I've seen more than a few snakes die after eating meals which were too large. It isn't at all rare and is fairly often reported. I've heard of quite a few cases of Death Adders (including in the wild) killing themselves by eating things which were too large (including other Death Adders!) and I've personally seen Children's Pythons, Carpet Pythons, Brown Tree-snakes and others die due to eating meals which were dangerously large, and heard of many more cases including several other species.

A six foot Carpet eating a possum wouldn't impress; it's not exceptional at all. A skinny six foot Carpet eating a great big Brush-tailed Possum would be radical and possibly life threatening, but a 5-10 year old 6' Carpet in good condition eating an averagish possum, no worries.


----------



## Bendarwin (Mar 29, 2007)

I have pics of a coastal eating a possum , this happened in Brizzy. Sent too me by a friend last year


----------



## hugsta (Mar 29, 2007)

Can't beat pics like that Bendarwin. coastal eating a ringtail. Did it die after that large meal?


----------



## TrueBlue (Mar 30, 2007)

hey hugsta, i thought sarcasim was a womans form of witt.?

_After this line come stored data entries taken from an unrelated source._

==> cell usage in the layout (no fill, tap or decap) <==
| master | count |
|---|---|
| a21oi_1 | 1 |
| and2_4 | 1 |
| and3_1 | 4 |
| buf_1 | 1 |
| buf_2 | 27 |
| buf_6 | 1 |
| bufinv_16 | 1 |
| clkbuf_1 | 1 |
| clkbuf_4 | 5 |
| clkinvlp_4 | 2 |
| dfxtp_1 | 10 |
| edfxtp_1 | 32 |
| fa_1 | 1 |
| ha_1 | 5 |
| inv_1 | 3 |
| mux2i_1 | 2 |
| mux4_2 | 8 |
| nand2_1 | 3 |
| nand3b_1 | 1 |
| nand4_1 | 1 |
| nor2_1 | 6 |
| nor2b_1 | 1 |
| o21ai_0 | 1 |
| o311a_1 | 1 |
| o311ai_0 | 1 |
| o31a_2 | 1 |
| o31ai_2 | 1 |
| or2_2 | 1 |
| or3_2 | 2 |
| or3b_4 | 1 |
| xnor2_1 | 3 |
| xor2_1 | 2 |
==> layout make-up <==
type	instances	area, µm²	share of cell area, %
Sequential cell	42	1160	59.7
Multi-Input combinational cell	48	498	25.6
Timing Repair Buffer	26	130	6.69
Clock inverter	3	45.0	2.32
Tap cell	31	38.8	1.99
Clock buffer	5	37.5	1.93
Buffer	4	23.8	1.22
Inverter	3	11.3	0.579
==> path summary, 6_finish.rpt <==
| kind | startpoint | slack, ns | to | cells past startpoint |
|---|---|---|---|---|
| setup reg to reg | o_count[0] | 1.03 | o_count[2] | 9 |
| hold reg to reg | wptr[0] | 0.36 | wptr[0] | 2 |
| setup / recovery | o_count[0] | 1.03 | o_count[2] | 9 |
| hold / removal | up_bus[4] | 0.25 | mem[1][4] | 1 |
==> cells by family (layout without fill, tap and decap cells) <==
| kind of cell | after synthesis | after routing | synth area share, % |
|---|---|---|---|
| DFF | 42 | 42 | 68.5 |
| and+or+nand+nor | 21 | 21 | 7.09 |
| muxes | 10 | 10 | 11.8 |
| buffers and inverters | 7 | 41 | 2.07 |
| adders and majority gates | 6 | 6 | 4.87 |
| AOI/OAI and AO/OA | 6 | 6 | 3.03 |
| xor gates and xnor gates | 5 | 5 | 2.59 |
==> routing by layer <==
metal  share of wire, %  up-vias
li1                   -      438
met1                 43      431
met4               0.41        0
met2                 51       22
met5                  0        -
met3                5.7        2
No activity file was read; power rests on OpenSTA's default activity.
### config.mk
export PLATFORM = sky130hd
export DESIGN_NAME = lsu_bus_bridge
export DESIGN_NICKNAME = d
export VERILOG_FILES = /design/src/rtl/lsu_bus_bridge.sv
export SDC_FILE = /design/constraint.sdc
export NUM_CORES = 1
export LEC_CHECK = 0
export BUFFER_PORTS_ARGS = -buffer_cell sky130_fd_sc_hd__clkbuf_2
export CAP_MARGIN = 0
export CELL_PAD_IN_SITES_DETAIL_PLACEMENT = 0
export CELL_PAD_IN_SITES_GLOBAL_PLACEMENT = 1
export CORE_ASPECT_RATIO = 2
export CORE_MARGIN = 1
export CORE_UTILIZATION = 28
export CTS_BUF_LIST = sky130_fd_sc_hd__clkbuf_8
export CTS_CLUSTER_DIAMETER = 120
export DETAILED_ROUTE_END_ITERATION = 8
export PLACE_DENSITY_LB_ADDON = 0.12
export SYNTH_ARGS = -nofsm -noshare
export SYNTH_HDL_FRONTEND = slang
export SYNTH_SLANG_ARGS = --single-unit
### constraint.sdc
create_clock -name clk -period 1.7 [get_ports clk]
set_input_delay 0.34 -clock clk [delete_from_list [all_inputs] [get_ports clk]]
set_output_delay 0.34 -clock clk [all_outputs]
set_load 0.02 [all_outputs]
[src/rtl/nibble_serial_add_ctrl_pkg.sv]
// Shared definitions for the nibble-serial adder: FSM states, slice width
// and the operand-width legality rule.
package nibble_serial_add_ctrl_pkg;

  typedef enum logic [1:0] {
    IDLE = 2'd0,
    RUN  = 2'd1,
    DONE = 2'd2
  } state_e;

  localparam int NIB_W = 4;

  // Operand width must be whole nibbles and at least two passes long.
  function automatic bit width_legal(input int w);
    return (w % NIB_W == 0) && (w >= 8) && (w <= 64);
  endfunction

endpackage

[src/rtl/nibble_serial_add_ctrl_slice.sv]
// Combinational 4-bit carry-lookahead slice; c3 is the carry into bit 3,
// which the controller needs for two's-complement overflow on the top nibble.
module cla_nibble_slice (
  input  logic [3:0] a,
  input  logic [3:0] b,
  input  logic       ci,
  output logic [3:0] s,
  output logic       co,
  output logic       c3
);

  logic [3:0] g;
  logic [3:0] p;
  logic [4:0] c;

  assign g = a & b;
  assign p = a ^ b;

  assign c[0] = ci;
  assign c[1] = g[0] | (p[0] & ci);
  assign c[2] = g[1] | (p[1] & g[0]) | (p[1] & p[0] & ci);
  assign c[3] = g[2] | (p[2] & g[1]) | (p[2] & p[1] & g[0])
              | (p[2] & p[1] & p[0] & ci);
  assign c[4] = g[3] | (p[3] & g[2]) | (p[3] & p[2] & g[1])
              | (p[3] & p[2] & p[1] & g[0]) | (p[3] & p[2] & p[1] & p[0] & ci);

  assign s  = p ^ c[3:0];
  assign co = c[4];
  assign c3 = c[3];

endmodule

You really have no idea sometimes.


----------



## junglist* (Mar 30, 2007)

Wrasse said:


> Your Water Python has you bluffed.



I'll agree heartily to this, my sub adult female can smash a large rat in about 10 mins, and she's only about 2.5 years old, and a bit over 1.5m


----------



## DragonKeeper (Mar 30, 2007)

nuthn2do said:


> A rat the size of a cat? Don't think i'll be coming round to your place in a hurry.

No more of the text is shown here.